### Required action
Please quote exactly the lines below from the line containing "-abc -liberty $LIB $DONT_USE -D $DELAY_PS -script" to the line containing "Global-route usage drops by 0.87 points.", both lines included, and nothing else.
------------------------------------------------------------
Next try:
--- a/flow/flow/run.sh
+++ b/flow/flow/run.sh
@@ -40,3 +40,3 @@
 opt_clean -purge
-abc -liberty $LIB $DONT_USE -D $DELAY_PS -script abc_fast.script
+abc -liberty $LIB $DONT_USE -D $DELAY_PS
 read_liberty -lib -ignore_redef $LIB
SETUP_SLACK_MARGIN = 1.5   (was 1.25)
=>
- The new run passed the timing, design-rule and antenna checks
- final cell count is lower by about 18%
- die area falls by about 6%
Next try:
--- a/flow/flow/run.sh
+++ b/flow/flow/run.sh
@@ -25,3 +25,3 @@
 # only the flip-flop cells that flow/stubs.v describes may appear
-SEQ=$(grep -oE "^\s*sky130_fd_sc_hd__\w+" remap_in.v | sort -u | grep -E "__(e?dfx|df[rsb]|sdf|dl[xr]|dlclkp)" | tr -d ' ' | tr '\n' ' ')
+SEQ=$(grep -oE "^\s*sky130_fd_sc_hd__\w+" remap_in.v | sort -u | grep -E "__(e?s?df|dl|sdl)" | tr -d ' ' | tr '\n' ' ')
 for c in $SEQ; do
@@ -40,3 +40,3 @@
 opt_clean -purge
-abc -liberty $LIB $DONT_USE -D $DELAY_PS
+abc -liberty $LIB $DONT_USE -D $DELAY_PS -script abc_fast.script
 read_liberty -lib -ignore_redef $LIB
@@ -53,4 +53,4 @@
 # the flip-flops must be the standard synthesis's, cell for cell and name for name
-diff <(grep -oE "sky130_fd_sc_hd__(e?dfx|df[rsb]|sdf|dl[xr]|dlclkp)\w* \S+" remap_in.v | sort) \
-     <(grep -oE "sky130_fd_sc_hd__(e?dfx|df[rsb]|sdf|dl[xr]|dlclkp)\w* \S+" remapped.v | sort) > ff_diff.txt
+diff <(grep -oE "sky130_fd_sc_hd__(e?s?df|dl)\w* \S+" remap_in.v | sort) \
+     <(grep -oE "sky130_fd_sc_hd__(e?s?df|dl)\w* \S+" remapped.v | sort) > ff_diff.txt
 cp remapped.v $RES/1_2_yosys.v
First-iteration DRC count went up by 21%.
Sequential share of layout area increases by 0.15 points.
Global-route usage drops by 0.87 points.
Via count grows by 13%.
From an optimization exercise on the open Yosys and OpenROAD flow, aimed at small area and a short achievable clock period; shortcuts taken in it are not production practice.
The RTL was checked by simulation tests, not by an equivalence proof against the original design.

==> module system_crossbar_rr, before the edit <==
module system_crossbar_rr #(
  parameter int NUM_MASTERS    = 9,
  parameter int NUM_SLAVES     = 4,
  parameter int ADDR_WIDTH     = 32,
  parameter int DATA_WIDTH     = 32,
  parameter int ID_WIDTH       = 4,
  parameter logic [NUM_SLAVES*ADDR_WIDTH-1:0] SLAVE_BASE =
    {32'h3000_0000, 32'h2000_0000, 32'h1000_0000, 32'h0000_0000},
  parameter logic [NUM_SLAVES*ADDR_WIDTH-1:0] SLAVE_MASK =
    {32'hFFFF_0000, 32'hFFFF_0000, 32'hFFFF_0000, 32'hF000_0000},
  parameter logic [NUM_MASTERS-1:0] HI_PRIO_MASK = 9'h1FE,
  parameter int TIMEOUT_CYCLES = 256
) (
  input  logic                             clk,
  input  logic                             rst,
  input  logic [NUM_MASTERS-1:0]           m_req,
  input  logic [NUM_MASTERS-1:0]           m_we,
  input  logic [NUM_MASTERS*ADDR_WIDTH-1:0] m_addr,
  input  logic [NUM_MASTERS*DATA_WIDTH-1:0] m_wdata,
  input  logic [NUM_MASTERS*ID_WIDTH-1:0]   m_id,
  output logic [NUM_MASTERS-1:0]           m_ack,
  output logic [NUM_MASTERS-1:0]           m_err,
  output logic [NUM_MASTERS*DATA_WIDTH-1:0] m_rdata,
  output logic [NUM_SLAVES-1:0]            s_req,
  output logic [NUM_SLAVES-1:0]            s_we,
  output logic [NUM_SLAVES*ADDR_WIDTH-1:0] s_addr,
  output logic [NUM_SLAVES*DATA_WIDTH-1:0] s_wdata,
  output logic [NUM_SLAVES*ID_WIDTH-1:0]   s_id,
  input  logic [NUM_SLAVES-1:0]            s_ack,
  input  logic [NUM_SLAVES*DATA_WIDTH-1:0] s_rdata
);
  localparam int NM = NUM_MASTERS;
  localparam int NS = NUM_SLAVES;
  localparam int AW = ADDR_WIDTH;
  localparam int DW = DATA_WIDTH;
  localparam int IW = ID_WIDTH;
  localparam int CW = $clog2(TIMEOUT_CYCLES);
  localparam logic [CW-1:0] CNT_LAST = CW'(TIMEOUT_CYCLES - 1);
  logic [NS-1:0]  r_busy, r_resp, r_terr;
  logic [NS-1:0][NM-1:0] r_win;
  logic [NS-1:0][CW-1:0] r_cnt;
  logic [NS-1:0][DW-1:0] r_rd;
  logic [NM-1:0]  r_dack, r_cool;
  logic [NM-1:0]  w_hit;
  logic [NM-1:0][NS-1:0] w_match;
  logic [NS-1:0][NM-1:0] w_reqv;
  logic [NS-1:0][NM-1:0] w_gnt;
  logic [NS-1:0]  w_start, w_fin, w_tmo;
  logic [NM-1:0]  w_derr;
  function automatic logic [NM-1:0] rr_pick(input logic [NM-1:0] req, input logic [NM-1:0] win);
    logic [NM-1:0] after, res;
    logic seen, found;
    seen = win[NM-1];
    for (int m = 0; m < NM; m++) begin
      after[m] = seen;
      seen = seen | win[m];
    end
    res = '0;
    found = 1'b0;
    for (int m = 0; m < NM; m++)
      if (!found && req[m] && after[m]) begin res[m] = 1'b1; found = 1'b1; end
    for (int m = 0; m < NM; m++)
      if (!found && req[m]) begin res[m] = 1'b1; found = 1'b1; end
    rr_pick = res;
  endfunction
  for (genvar m = 0; m < NM; m++) begin : g_dec
    for (genvar s = 0; s < NS; s++) begin : g_s
      assign w_match[m][s] =
        (m_addr[m*AW +: AW] & SLAVE_MASK[s*AW +: AW]) == SLAVE_BASE[s*AW +: AW];
      if (s == 0) begin : g_first
        assign w_reqv[s][m] = m_req[m] & w_match[m][s];
      end else begin : g_rest
        assign w_reqv[s][m] = m_req[m] & w_match[m][s] & ~(|w_match[m][s-1:0]);
      end
    end
    assign w_hit[m]  = |w_match[m];
    assign w_derr[m] = m_req[m] & ~w_hit[m] & ~r_dack[m] & ~r_cool[m];
  end
  for (genvar s = 0; s < NS; s++) begin : g_arb
    logic [NM-1:0] hi, lo;
    assign hi          = w_reqv[s] & HI_PRIO_MASK;
    assign lo          = w_reqv[s] & ~HI_PRIO_MASK;
    assign w_gnt[s]    = (|hi) ? rr_pick(hi, r_win[s]) : rr_pick(lo, r_win[s]);
    assign w_start[s]  = ~r_busy[s] & ~r_resp[s] & (|w_reqv[s]);
    assign w_fin[s]    = r_busy[s] & (s_ack[s] | (r_cnt[s] == CNT_LAST));
    assign w_tmo[s]    = ~s_ack[s] & (r_cnt[s] == CNT_LAST);
  end
  always_ff @(posedge clk or posedge rst) begin
    if (rst) begin
      r_busy <= '0;
      r_resp <= '0;
      r_dack <= '0;
      r_cool <= '0;
      for (int s = 0; s < NS; s++) r_win[s] <= NM'(1) << (NM - 1);
    end else begin
      r_busy <= w_start | (r_busy & ~w_fin);
      r_resp <= w_fin;
      r_dack <= w_derr;
      r_cool <= r_dack;
      for (int s = 0; s < NS; s++) begin
        if (w_start[s]) r_win[s] <= w_gnt[s];
      end
    end
  end
  always_ff @(posedge clk) begin
    r_terr <= w_tmo;
    for (int s = 0; s < NS; s++) begin
      r_cnt[s] <= r_busy[s] ? r_cnt[s] + 1'b1 : '0;
      r_rd[s]  <= s_rdata[s*DW +: DW];
    end
  end
  logic [NS*NM-1:0] w_winf, w_self;
  logic [NS*DW-1:0] w_rdf;
  logic [NS*AW-1:0] w_pa;
  logic [NS*DW-1:0] w_pd;
  logic [NS*IW-1:0] w_pi;
  logic [NS-1:0]    w_pw;
  assign w_winf = r_win;
  for (genvar s = 0; s < NS; s++) begin : g_sel
    assign w_self[s*NM +: NM] = r_resp[s] ? r_win[s] : '0;
  end
  assign w_rdf  = r_rd;
  always_comb begin
    w_pa = '0;
    w_pd = '0;
    w_pi = '0;
    w_pw = '0;
    for (int s = 0; s < NS; s++)
      for (int m = 0; m < NM; m++) begin
        w_pa[s*AW +: AW] = w_pa[s*AW +: AW] | ({AW{w_winf[s*NM+m]}} & m_addr[m*AW +: AW]);
        w_pd[s*DW +: DW] = w_pd[s*DW +: DW] | ({DW{w_winf[s*NM+m]}} & m_wdata[m*DW +: DW]);
        w_pi[s*IW +: IW] = w_pi[s*IW +: IW] | ({IW{w_winf[s*NM+m]}} & m_id[m*IW +: IW]);
        w_pw[s]          = w_pw[s] | (w_winf[s*NM+m] & m_we[m]);
      end
  end
  assign s_req   = r_busy;
  assign s_addr  = (w_pa & ~SLAVE_MASK) | SLAVE_BASE;
  assign s_wdata = w_pd;
  assign s_id    = w_pi;
  assign s_we    = w_pw;
  always_comb begin
    m_ack   = r_dack;
    m_err   = r_dack;
    m_rdata = '0;
    for (int m = 0; m < NM; m++)
      for (int s = 0; s < NS; s++) begin
        m_ack[m] = m_ack[m] | w_self[s*NM+m];
        m_err[m] = m_err[m] | (w_self[s*NM+m] & r_terr[s]);
        m_rdata[m*DW +: DW] = m_rdata[m*DW +: DW] | ({DW{w_self[s*NM+m]}} & w_rdf[s*DW +: DW]);
      end
  end
endmodule
clock: 7.0 ns
lec_check: 0
cap_margin: 20
core_area: 10 10 490 490
die_area: 0 0 500 500
place_density: 0.55
setup_slack_margin: 3.0
slew_margin: 20
standard.sh (not shown) runs the stock make flow with config.mk's settings and CLKGATE_MAP_FILE= SYNTH_SCRIPT=/design/flow/synth_recipe.tcl, a recipe that flattens the netlist after the stock synthesis.
==> flow/flow/run.sh <==
#!/bin/bash
# The standard layout, with two changes: every input and output port gets the smallest buffer
# as its port buffer, and the ports are placed on the die edge in the bit-sliced order that
# flow/io.tcl gives (generated by gen/make_io.py), sourced right after the floorplan.
set -euo pipefail
export BUFFER_PORTS_ARGS="-buffer_cell sky130_fd_sc_hd__buf_1"
export IO_CONSTRAINTS="$PWD/flow/io.tcl"
bash standard.sh > standard_flow.log 2>&1
Other scripts of this flow, unchanged in this note and not shown: flow/flow/io.tcl
Next try:
--- a/flow/design.v
+++ b/flow/design.v
@@ -39,4 +39,5 @@
   logic [NS-1:0]  r_busy, r_resp, r_terr;
   logic [NS-1:0][NM-1:0] r_win;
+  logic [NS-1:0][NM-1:0] r_sel;
   logic [NS-1:0][CW-1:0] r_cnt;
   logic [NS-1:0][DW-1:0] r_rd;
@@ -92,4 +93,5 @@
       r_dack <= '0;
       r_cool <= '0;
+      r_sel  <= '0;
       for (int s = 0; s < NS; s++) r_win[s] <= NM'(1) << (NM - 1);
     end else begin
@@ -100,4 +102,5 @@
       for (int s = 0; s < NS; s++) begin
         if (w_start[s]) r_win[s] <= w_gnt[s];
+        r_sel[s] <= w_fin[s] ? r_win[s] : '0;
       end
     end
@@ -117,7 +120,5 @@
   logic [NS-1:0]    w_pw;
   assign w_winf = r_win;
-  for (genvar s = 0; s < NS; s++) begin : g_sel
-    assign w_self[s*NM +: NM] = r_resp[s] ? r_win[s] : '0;
-  end
+  assign w_self = r_sel;
   assign w_rdf  = r_rd;
   always_comb begin
=> The changed run ran to the end with no violations. Setup slack gains 47 ps. Core utilization is higher by 0.38 points. Clock skew is higher by 11 ps. Synthesized area is higher by 3.2%. Wire length is higher by 0.77%. Via count is about the same. Clock-buffer cell count is lower by 1. Die area does not change.

## port drivers added, routing unchanged
The flow's constraints put no driver on any port. The routed layouts listed below were extracted and timed again, unchanged, in two steps.
Step 1 assumes that a clkbuf_16 drives the clock port and a buf_2 every other input.
Step 2 adds t to the input delays and takes it off the output delays; t is the mean of the earliest and latest rising clock arrival at the registers after step 1. Input paths then give back, and output paths get back, about the clock's delay inside the block.
a / b / c = no drivers / after step 1 / after step 2; a / b = the first two.
run | t, ns | slack for setup (ns) | worst setup path after step 2 | latest minus earliest clock arrival (ns) | worst data-port slew with drivers (ns)
the first run | 0.674 | 2.934 / 2.859 / 2.515 | input to register | 0.016 / 0.016 | 0.11
the second run | 0.667 | 2.980 / 2.909 / 2.552 | input to register | 0.034 / 0.034 | 0.09
After both steps setup and hold are still met in every run listed. The setup slack of the second run, which loses most, moves by -0.071 ns with the drivers and by -0.428 ns with both steps.
From an optimization exercise on the open Yosys and OpenROAD flow, aimed at small area; shortcuts taken in it are not production practice.
Where RTL was checked, it was by simulation tests only, not by an equivalence proof against the original.
No functional check of the RTL was part of runs 2 to 5.
No activity file was given, so power comes from the tool's default toggle rates.

### design/flow/design.v
module tile_pixel_encoder #(
    parameter int TILE_W = 20,
    parameter int TILE_H = 20,
    parameter int DEPTH  = TILE_W * TILE_H,
    parameter int ADDR_W = 9,
    parameter int IDX_W  = 4
) (
    input  logic              Clk,
    input  logic              Reset,
    input  logic              start,
    input  logic              pix_valid,
    input  logic [23:0]       pix_color,
    output logic              pix_ready,
    input  logic [ADDR_W-1:0] read_address,
    output logic [IDX_W-1:0]  output_index,
    output logic              busy,
    output logic              done,
    output logic              err,
    output logic [ADDR_W-1:0] err_addr
);
    typedef enum logic [1:0] {ST_IDLE, ST_LOAD, ST_DONE} state_t;
    localparam int                NUM_PAL = 9;
    localparam logic [ADDR_W-1:0] LAST    = ADDR_W'(DEPTH - 1);
    localparam logic [24*NUM_PAL-1:0] PAL = {
        24'hE33F00, 24'h756C5F, 24'hAB3A00, 24'hE6570C, 24'hFFC89C,
        24'hFFFFEF, 24'h0A0000, 24'h888173, 24'h800080
    };
    state_t            r_state;
    logic [ADDR_W-1:0] r_addr;
    logic [IDX_W-1:0]  r_out;
    logic [IDX_W-1:0]  r_mem [0:DEPTH-1];
    logic              w_xfer;
    logic [IDX_W-1:0]  w_idx;
    assign w_xfer       = (r_state == ST_LOAD) && pix_valid;
    assign pix_ready    = (r_state == ST_LOAD);
    assign busy         = (r_state == ST_LOAD);
    assign done         = (r_state == ST_DONE);
    assign output_index = r_out;
    logic              w_miss;
    logic              r_err;
    logic [ADDR_W-1:0] r_err_addr;
    always_comb begin
        w_idx  = '0;
        w_miss = 1'b1;
        for (int i = NUM_PAL - 1; i >= 0; i--) begin
            if (pix_color == PAL[24*i +: 24]) begin
                w_idx  = IDX_W'(i);
                w_miss = 1'b0;
            end
        end
    end
    always_ff @(posedge Clk) begin
        if (Reset) begin
            r_err      <= 1'b0;
            r_err_addr <= '0;
        end else if ((r_state != ST_LOAD) && start) begin
            r_err      <= 1'b0;
            r_err_addr <= '0;
        end else if (w_xfer && w_miss && !r_err) begin
            r_err      <= 1'b1;
            r_err_addr <= r_addr;
        end
    end
    assign err      = r_err;
    assign err_addr = r_err_addr;
    always_ff @(posedge Clk) begin
        if (Reset) begin
            r_state <= ST_IDLE;
            r_addr  <= '0;
        end else begin
            case (r_state)
                ST_IDLE, ST_DONE: begin
                    if (start) begin
                        r_state <= ST_LOAD;
                        r_addr  <= '0;
                    end
                end
                ST_LOAD: begin
                    if (w_xfer) begin
                        if (r_addr == LAST) begin
                            r_state <= ST_DONE;
                            r_addr  <= '0;
                        end else begin
                            r_addr <= r_addr + ADDR_W'(1);
                        end
                    end
                end
                default: begin
                    r_state <= ST_IDLE;
                    r_addr  <= '0;
                end
            endcase
        end
    end
    always_ff @(posedge Clk) begin
        if (!Reset && w_xfer) begin
            r_mem[r_addr] <= w_idx;
        end
    end
    always_ff @(posedge Clk) begin
        if (Reset) begin
            r_out <= '0;
        end else if (read_address <= LAST) begin
            r_out <= r_mem[read_address];
        end else begin
            r_out <= '0;
        end
    end
endmodule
------------------------------------------------------------
### Your response
-abc -liberty $LIB $DONT_USE -D $DELAY_PS -script abc_fast.script
+abc -liberty $LIB $DONT_USE -D $DELAY_PS
 read_liberty -lib -ignore_redef $LIB
SETUP_SLACK_MARGIN = 1.5   (was 1.25)
=>
- The new run passed the timing, design-rule and antenna checks
- final cell count is lower by about 18%
- die area falls by about 6%
Next try:
--- a/flow/flow/run.sh
+++ b/flow/flow/run.sh
@@ -25,3 +25,3 @@
 # only the flip-flop cells that flow/stubs.v describes may appear
-SEQ=$(grep -oE "^\s*sky130_fd_sc_hd__\w+" remap_in.v | sort -u | grep -E "__(e?dfx|df[rsb]|sdf|dl[xr]|dlclkp)" | tr -d ' ' | tr '\n' ' ')
+SEQ=$(grep -oE "^\s*sky130_fd_sc_hd__\w+" remap_in.v | sort -u | grep -E "__(e?s?df|dl|sdl)" | tr -d ' ' | tr '\n' ' ')
 for c in $SEQ; do
@@ -40,3 +40,3 @@
 opt_clean -purge
-abc -liberty $LIB $DONT_USE -D $DELAY_PS
+abc -liberty $LIB $DONT_USE -D $DELAY_PS -script abc_fast.script
 read_liberty -lib -ignore_redef $LIB
@@ -53,4 +53,4 @@
 # the flip-flops must be the standard synthesis's, cell for cell and name for name
-diff <(grep -oE "sky130_fd_sc_hd__(e?dfx|df[rsb]|sdf|dl[xr]|dlclkp)\w* \S+" remap_in.v | sort) \
-     <(grep -oE "sky130_fd_sc_hd__(e?dfx|df[rsb]|sdf|dl[xr]|dlclkp)\w* \S+" remapped.v | sort) > ff_diff.txt
+diff <(grep -oE "sky130_fd_sc_hd__(e?s?df|dl)\w* \S+" remap_in.v | sort) \
+     <(grep -oE "sky130_fd_sc_hd__(e?s?df|dl)\w* \S+" remapped.v | sort) > ff_diff.txt
 cp remapped.v $RES/1_2_yosys.v
First-iteration DRC count went up by 21%.
Sequential share of layout area increases by 0.15 points.
Global-route usage drops by 0.87 points.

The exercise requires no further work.